**The problem:** Copy out every line holding the string "addrMatchInB" from the records below.

**Given data:**
· · ·
[src/utopia_match_pkg.sv]
// Constants shared by the address-match and selection block
package utopia_match_pkg;
  // ==========================================================
  // Pin synchroniser slots
  localparam int PIN_AM    = 0;
  localparam int PIN_SCLK  = 1;
  localparam int PIN_RCLK  = 2;
  localparam int PIN_REF   = 3;
  localparam int PIN_SSTB  = 4;
  localparam int PIN_RSTB  = 5;
  localparam int PIN_SCLR  = 6;
  localparam int PIN_RCLR  = 7;
  localparam int NUM_PINS  = 8;
  // ==========================================================
  // Counts and characters
  localparam logic [3:0]  CLEAR_HOLD_CYCLES = 4'h8;
  localparam logic [11:0] SYNC_FILL_CHAR    = 12'h0BC;
  // ==========================================================
  // Register map
  localparam int          ADDR_W         = 4;
  localparam logic [3:0]  REG_CTRL_OFS   = 4'h0;
  localparam logic [3:0]  REG_STATUS_OFS = 4'h4;
  localparam int          CTRL_BYPASS    = 0;
  localparam int          CTRL_CASCADE   = 1;
  localparam int          CTRL_BYTEPACK  = 2;
  localparam int          CTRL_ENCODER   = 3;
  localparam logic [3:0]  CTRL_RESET     = 4'h8;
  localparam int          ST_TX_CNT      = 8;
  localparam int          ST_RX_CNT      = 12;
  localparam logic [1:0]  RESP_OKAY      = 2'h0;
  localparam logic [1:0]  RESP_SLVERR    = 2'h2;
endpackage

[src/utopia_addr_match_select.sv]
// Address match, selection and queue-clear sequencing for the parallel host ports
// Behaviour
// Low match input addresses both ports
// Match sampled separately per port clock
// Queue mode: send flags follow sampled match
// Bypass: send flags follow reference-sampled match; with CTRL_BYTEPACK set the code samples the match on the send clock instead
// Receive flags follow receive-clock-sampled match
// Selection and clear sequence never coexist
// Host gives match at or before strobe
// Send addressed/clear-addressed states drive flags
// Send strobe fall selects; writes until high
// Bypass send still needs selection to load
// Bypass, strobe idle: send fill character
// Bypass: match loss keeps data, floats flags
// Fill slots track disparity only when encoding
// Consecutive fill characters alternate disparity
// Receive addressed/clear-addressed states drive flags
// Receive strobe fall selects; reads until high
// Bypass: output character clock, bus when selected
// Bypass receive: strobe after match, hold selection
// Bypass reselect needs new match; bus floats
// Bypass receive flags follow match only
// Cascade model makes flags and strobes active high
// Clear after eight consecutive clear-addressed cycles
// Reset clears states and floats drivers
//
// Our own choices: the register offsets and the AXI4-Lite register port.
`timescale 1ns/1ps
module utopia_addr_match_select
#(
  parameter int DATA_W = 12
) (
  // Clock and reset
  input  wire logic                                core_clk,
  input  wire logic                                rst_b,
  // AXI4-Lite slave
  input  wire logic [utopia_match_pkg::ADDR_W-1:0] s_axi_awaddr,
  input  wire logic                                s_axi_awvalid,
  output logic                                     s_axi_awready,
  input  wire logic [31:0]                         s_axi_wdata,
  input  wire logic [3:0]                          s_axi_wstrb,
  input  wire logic                                s_axi_wvalid,
  output logic                                     s_axi_wready,
  output logic [1:0]                               s_axi_bresp,
  output logic                                     s_axi_bvalid,
  input  wire logic                                s_axi_bready,
  input  wire logic [utopia_match_pkg::ADDR_W-1:0] s_axi_araddr,
  input  wire logic                                s_axi_arvalid,
  output logic                                     s_axi_arready,
  output logic [31:0]                              s_axi_rdata,
  output logic [1:0]                               s_axi_rresp,
  output logic                                     s_axi_rvalid,
  input  wire logic                                s_axi_rready,
  // Host pins
  input  wire logic                                addrMatchInB,
  input  wire logic                                sendHostClock,
  input  wire logic                                referenceClock,
  input  wire logic                                recvHostClockIn,
  output logic                                     recvHostClockOut,
  output logic                                     recvHostClockOe,
  input  wire logic                                sendWriteStrobe,
  input  wire logic                                recvReadStrobe,
  input  wire logic                                sendQueueClearReqB,
  input  wire logic                                recvQueueClearReqB,
  input  wire logic [DATA_W-1:0]                   sendParallelBus,
  output logic [DATA_W-1:0]                        recvParallelBus,
  output logic                                     recvParallelBusOe,
  output logic                                     sendQueueFullFlag,
  output logic                                     sendQueueEmptyFlag,
  output logic                                     sendFlagsOe,
  output logic                                     recvQueueFullFlag,
  output logic                                     recvQueueEmptyFlag,
  output logic                                     recvFlagsOe,
  // Queue side
  input  wire logic                                sendQueueFull,
  input  wire logic                                sendQueueEmpty,
  input  wire logic                                recvQueueFull,
  input  wire logic                                recvQueueEmpty,
  output logic                                     sendQueueWrite,
  output logic [DATA_W-1:0]                        sendQueueData,
  output logic                                     sendQueueClear,
  output logic                                     recvQueueRead,
  input  wire logic [DATA_W-1:0]                   recvQueueData,
  output logic                                     recvQueueClear,
  // Serializer side
  input  wire logic                                recvCharTick,
  output logic                                     txCharValid,
  output logic [DATA_W-1:0]                        txChar,
  output logic                                     txCharIsFill,
  output logic                                     txFillNegDisp
);
  import utopia_match_pkg::*;

  typedef struct packed {
    logic [NUM_PINS-1:0] sA;
    logic [NUM_PINS-1:0] sB;
    logic [NUM_PINS-1:0] sC;
    logic [NUM_PINS-1:0] filt;
    logic [DATA_W-1:0]   dA;
    logic [DATA_W-1:0]   dB;
    logic [DATA_W-1:0]   dC;
    logic                send_port_address;
    logic                txClrAddr;
    logic                txSel;
    logic                txStbPrev;
    logic [3:0]          txCnt;
    logic                txFlagOe;
    logic                qWr;
    logic [DATA_W-1:0]   qWrData;
    logic                txClr;
    logic                chVld;
    logic [DATA_W-1:0]   chData;
    logic                chFill;
    logic                fillRd;
    logic                recv_port_address;
    logic                rxClrAddr;
    logic                rxSel;
    logic                rxStbPrev;
    logic                rxAmPrev;
    logic [3:0]          rxCnt;
    logic                rxFlagOe;
    logic                rxRd;
    logic                rxClr;
    logic                rxClkOut;
    logic [DATA_W-1:0]   recv_parallel_bus;
    logic [3:0]          flags;
    logic [3:0]          ctrl;
    logic                awHeld;
    logic [ADDR_W-1:0]   awAddr;
    logic                wHeld;
    logic [31:0]         wData;
    logic [3:0]          wStrb;
    logic                bValid;
    logic [1:0]          bResp;
    logic                rValid;
    logic [1:0]          rResp;
    logic [31:0]         rData;
  } state_t;

  state_t q;
  state_t n;

  // Next clear count: saturates, holds while the strobe blocks it
  function automatic logic [3:0] clearCount(input logic clrAddr, input logic stb, input logic [3:0] cnt);
    if (!clrAddr) begin
      clearCount = 4'h0;
    end else if (stb || cnt == CLEAR_HOLD_CYCLES) begin
      clearCount = cnt;
    end else begin
      clearCount = cnt + 4'h1;
    end
  endfunction

  // Flag level towards the pin
  function automatic logic flagLevel(input logic active, input logic cascade);
    flagLevel = cascade ? active : ~active;
  endfunction

  logic bypass;
  logic cascade;
  logic amLow;
  logic txEdge;
  logic rxEdge;
  logic sStb;
  logic rStb;
  logic sClrLow;
  logic rClrLow;
  logic [31:0] status;

  always_comb begin
    n = q;
    n.qWr = 1'b0;
    n.txClr = 1'b0;
    n.chVld = 1'b0;
    n.rxRd = 1'b0;
    n.rxClr = 1'b0;
    // ==========================================================
    // Pin synchronisers: a change counts once stages two and three agree
    n.sA = {recvQueueClearReqB, sendQueueClearReqB, recvReadStrobe, sendWriteStrobe,
            referenceClock, recvHostClockIn, sendHostClock, addrMatchInB};
    n.sB = q.sA;
    n.sC = q.sB;
    for (int i = 0; i < NUM_PINS; i++) begin
      if (q.sB[i] == q.sC[i]) begin
        n.filt[i] = q.sC[i];
      end
    end
    // Data follows the same depth as its strobe
    n.dA = sendParallelBus;
    n.dB = q.dA;
    n.dC = q.dB;
    bypass  = q.ctrl[CTRL_BYPASS];
    cascade = q.ctrl[CTRL_CASCADE];
    amLow   = ~n.filt[PIN_AM];
    sStb    = cascade ? n.filt[PIN_SSTB] : ~n.filt[PIN_SSTB];
    rStb    = cascade ? n.filt[PIN_RSTB] : ~n.filt[PIN_RSTB];
    sClrLow = ~n.filt[PIN_SCLR];
    rClrLow = ~n.filt[PIN_RCLR];
    // Each side samples the match input on its own clock
    txEdge = (bypass && !q.ctrl[CTRL_BYTEPACK]) ? (n.filt[PIN_REF] & ~q.filt[PIN_REF])
                                                : (n.filt[PIN_SCLK] & ~q.filt[PIN_SCLK]);
    rxEdge = bypass ? recvCharTick : (n.filt[PIN_RCLK] & ~q.filt[PIN_RCLK]);
    n.flags = {flagLevel(recvQueueEmpty, cascade), flagLevel(recvQueueFull, cascade),
               flagLevel(sendQueueEmpty, cascade), flagLevel(sendQueueFull, cascade)};
    // ==========================================================
    // Send side
    if (txEdge) begin
      n.txStbPrev = sStb;
      // Clear match is refused while selected, so both never coexist
      n.send_port_address    = amLow && !sClrLow;
      n.txClrAddr = amLow && sClrLow && !q.txSel;
      n.txFlagOe  = bypass ? amLow : (n.send_port_address || n.txClrAddr);
      if (q.txSel) begin
        n.txSel = sStb;
      end else begin
        n.txSel = n.send_port_address && sStb && !q.txStbPrev;
      end
      n.txCnt = clearCount(n.txClrAddr, sStb, q.txCnt);
      n.txClr = (n.txCnt == CLEAR_HOLD_CYCLES) && (q.txCnt != CLEAR_HOLD_CYCLES);
      if (bypass) begin
        n.chVld = 1'b1;
        if (n.txSel) begin
          n.chData = q.dC;
          n.chFill = 1'b0;
        end else begin
          n.chData = DATA_W'(SYNC_FILL_CHAR);
          n.chFill = 1'b1;
          // Without the encoder the fill carries no running disparity
          n.fillRd = q.ctrl[CTRL_ENCODER] ? ~q.fillRd : 1'b0;
        end
      end else if (n.txSel) begin
        n.qWr     = 1'b1;
        n.qWrData = q.dC;
      end
    end
    // ==========================================================
    // Receive side
    if (rxEdge) begin
      n.rxStbPrev = rStb;
      n.rxAmPrev  = amLow;
      n.recv_port_address    = amLow && !rClrLow;
      n.rxClrAddr = amLow && rClrLow && !q.rxSel;
      n.rxFlagOe  = bypass ? amLow : (n.recv_port_address || n.rxClrAddr);
      if (q.rxSel) begin
        n.rxSel = rStb;
      end else if (bypass) begin
        // Match must precede the strobe by a cycle and the strobe be fresh
        n.rxSel = q.rxAmPrev && !rClrLow && rStb && !q.rxStbPrev;
      end else begin
        n.rxSel = n.recv_port_address && rStb && !q.rxStbPrev;
      end
      n.rxCnt = clearCount(n.rxClrAddr, rStb, q.rxCnt);
      n.rxClr = (n.rxCnt == CLEAR_HOLD_CYCLES) && (q.rxCnt != CLEAR_HOLD_CYCLES);
      if (n.rxSel) begin
        n.rxRd   = !bypass;
        n.recv_parallel_bus = recvQueueData;
      end
    end
    n.rxClkOut = bypass && recvCharTick;
    // ==========================================================
    // Register bus
    status = '0;
    status[5:0] = {q.rxSel, q.rxClrAddr, q.recv_port_address, q.txSel, q.txClrAddr, q.send_port_address};
    status[6] = q.fillRd;
    status[ST_TX_CNT +: 4] = q.txCnt;
    status[ST_RX_CNT +: 4] = q.rxCnt;
    if (s_axi_awvalid && !q.awHeld) begin
      n.awHeld = 1'b1;
      n.awAddr = s_axi_awaddr;
    end
    if (s_axi_wvalid && !q.wHeld) begin
      n.wHeld = 1'b1;
      n.wData = s_axi_wdata;
      n.wStrb = s_axi_wstrb;
    end
    if (q.awHeld && q.wHeld && !q.bValid) begin
      n.awHeld = 1'b0;
      n.wHeld  = 1'b0;
      n.bValid = 1'b1;
      n.bResp  = RESP_OKAY;
      if (q.awAddr == REG_CTRL_OFS) begin
        if (q.wStrb[0]) begin
          n.ctrl = q.wData[3:0];
        end
      end else if (q.awAddr != REG_STATUS_OFS) begin
        n.bResp = RESP_SLVERR;
      end
    end
    if (q.bValid && s_axi_bready) begin
      n.bValid = 1'b0;
    end
    if (s_axi_arvalid && !q.rValid) begin
      n.rValid = 1'b1;
      n.rResp  = RESP_OKAY;
      n.rData  = '0;
      if (s_axi_araddr == REG_CTRL_OFS) begin
        n.rData[3:0] = q.ctrl;
      end else if (s_axi_araddr == REG_STATUS_OFS) begin
        n.rData = status;
      end else begin
        n.rResp = RESP_SLVERR;
      end
    end else if (q.rValid && s_axi_rready) begin
      n.rValid = 1'b0;
    end
  end

  always_ff @(posedge core_clk or negedge rst_b) begin
    if (!rst_b) begin
      q <= '0;
      q.sA <= '1;
      q.sB <= '1;
      q.sC <= '1;
      q.filt <= '1;
      q.flags <= '1;
      q.ctrl <= CTRL_RESET;
    end else begin
      q <= n;
    end
  end

  // ==========================================================
  // Outputs
  assign s_axi_awready      = !q.awHeld;
  assign s_axi_wready       = !q.wHeld;
  assign s_axi_bvalid       = q.bValid;
  assign s_axi_bresp        = q.bResp;
  assign s_axi_arready      = !q.rValid;
  assign s_axi_rvalid       = q.rValid;
  assign s_axi_rdata        = q.rData;
  assign s_axi_rresp        = q.rResp;
  assign sendFlagsOe        = q.txFlagOe;
  assign recvFlagsOe        = q.rxFlagOe;
  assign sendQueueFullFlag  = q.flags[0];
  assign sendQueueEmptyFlag = q.flags[1];
  assign recvQueueFullFlag  = q.flags[2];
  assign recvQueueEmptyFlag = q.flags[3];
  assign recvParallelBus    = q.recv_parallel_bus;
  assign recvParallelBusOe  = q.rxSel;
  assign recvHostClockOut   = q.rxClkOut;
  assign recvHostClockOe    = q.ctrl[CTRL_BYPASS];
  assign sendQueueWrite     = q.qWr;
  assign sendQueueData      = q.qWrData;
  assign sendQueueClear     = q.txClr;
  assign recvQueueRead      = q.rxRd;
  assign recvQueueClear     = q.rxClr;
  assign txCharValid        = q.chVld;
  assign txChar             = q.chData;
  assign txCharIsFill       = q.chFill;
  assign txFillNegDisp      = q.fillRd;
endmodule // utopia_addr_match_select

[config.mk]
export PLATFORM = sky130hd
export DESIGN_NAME = utopia_addr_match_select
export DESIGN_NICKNAME = d
export VERILOG_FILES = /design/src/utopia_match_pkg.sv /design/src/utopia_addr_match_select.sv
export SDC_FILE = /design/constraint.sdc
export NUM_CORES = 1
export LEC_CHECK = 0
export ABC_AREA = 1
export BUFFER_PORTS_ARGS = -buffer_cell sky130_fd_sc_hd__buf_2
export CORE_MARGIN = 2
export CORE_UTILIZATION = 35
export CTS_BUF_LIST = sky130_fd_sc_hd__clkbuf_4
export CTS_CLUSTER_DIAMETER = 200
export DETAILED_ROUTE_END_ITERATION = 16
export PLACE_DENSITY = 0.67
export SLEW_MARGIN = 10
export SYNTH_ARGS = -nofsm -noshare
export SYNTH_HDL_FRONTEND = slang
export SYNTH_SLANG_ARGS = --single-unit
[constraint.sdc]
create_clock -name core_clk -period 2.1 [get_ports core_clk]
set_input_delay 0 -clock core_clk [delete_from_list [all_inputs] [get_ports core_clk]]
set_output_delay 0 -clock core_clk [all_outputs]
set_load 0.01 [all_outputs]
==> results of run 1 <==
## kinds of logic (layout without fill, tap and decap cells)
family          count (synthesis)  after routing  synth area share
fa+ha+maj                       6              6            0.0102
xor+xnor                        6              6           0.00767
other cells                     1             21          0.000547
mux                             9              9            0.0148
compound gates                 70             70            0.0590
buf+inv                       131            288             0.122
simple gates                  239            239             0.162
flops                         169            169             0.624
## placed cells by master (no fill, tap or decap), drive strengths merged, types with 4 or more instances in the layout
cell type    count
clkbuf          17
dlygate4sd3     71
inv             54
mux2             9
conb            19
xnor2            4
nand4           15
dfstp           37
nor3             6
o22ai            7
ha               4
buf            141
nand3           33
dfrtp          132
nand2          164
o31ai           11
o21ai           46
nor2            17
## worst paths after layout
| path | slack (ps) | cells past startpoint | endpoint | from |
|---|---|---|---|---|
| worst max-delay path | 200 | 6 | s_axi_rresp[1]$_DFFE_PN0P_ | s_axi_rvalid$_DFFE_PN0P_ |
| worst min-delay path | 60 | 2 | n[174]$_DFF_PN0_ | sendParallelBus[11] |
| worst max register to register | 200 | 6 | s_axi_rresp[1]$_DFFE_PN0P_ | s_axi_rvalid$_DFFE_PN0P_ |
| worst min register to register | 360 | 0 | n[200]$_DFF_PN1_ | n[208]$_DFF_PN1_ |
| max in group asynchronous | 1560 | 3 | q[200]$_DFF_PN1_ | rst_b |
| min in group asynchronous | 160 | 2 | q[201]$_DFF_PN1_ | rst_b |
## registers in the layout, indices dropped and copies added (netlist names), 12 cells and up
signal           cells
s_axi_rdata         15
n                   40
txChar              12
sendQueueData       12
recvParallelBus     12
q                   57
## cell usage after synthesis (7+ instances only)
cell | count | share of area
buf_4 | 75 | 0.082
o21ai_1 | 15 | 0.011
dfstp_2 | 37 | 0.14
nand2_1 | 158 | 0.087
mux2_2 | 9 | 0.015
dfrtp_1 | 132 | 0.48
o21ai_0 | 29 | 0.021
nand4_1 | 13 | 0.012
inv_1 | 40 | 0.022
o22ai_1 | 7 | 0.0064
nand3_1 | 32 | 0.023
nor2_1 | 13 | 0.0071
o31ai_1 | 11 | 0.012
## through the flow
stage | util | setup slack, ps | std cells | instance area (um^2)
3_3_place_gp | 0.379 | 305 | 967 | 7330
4_1_cts | 0.430 | 236 | 1070 | 8310
3_5_place_dp | 0.379 | 275 | 967 | 7330
2_1_floorplan | - | 587 | 649 | 6920
6_report | 0.431 | 196 | 1073 | 8330
5_1_grt | 0.431 | 45.7 | 1073 | 8330
## worst reg2reg max path, stage by stage, from the launching register on
cell	delay [ps]
dfrtp_1	400
inv_1	90
nand2_1	260
inv_1	320
nor2_1	70
a31oi_1	150
dlygate4sd3_1	570
## report_power, final
part / internal [mW] / switching (mW)
Sequential: 4.03 / 0.389
Combinational: 1.08 / 1.46
Clock: 0.515 / 1.22
## metal layers
metal,global-route usage,up-vias,part of all wire
met2,0.228,118,0.49
met4,0.0490,0,0.013
met5,0,-,0
li1,-,2283,-
met1,0.182,2249,0.45
met3,0.0423,15,0.053
## area by class of cell
cell class	count	area, um^2
sequential	169	4280
timing repair buffer	212	1480
clock buffer	17	128
clock inverter	15	129
fill	1862	11000
antenna	2	5.00
tap	265	332
multi-input combinational	349	1810
inverter	44	173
· · ·
**Answer section:**
  input  wire logic                                addrMatchInB,
            referenceClock, recvHostClockIn, sendHostClock, addrMatchInB};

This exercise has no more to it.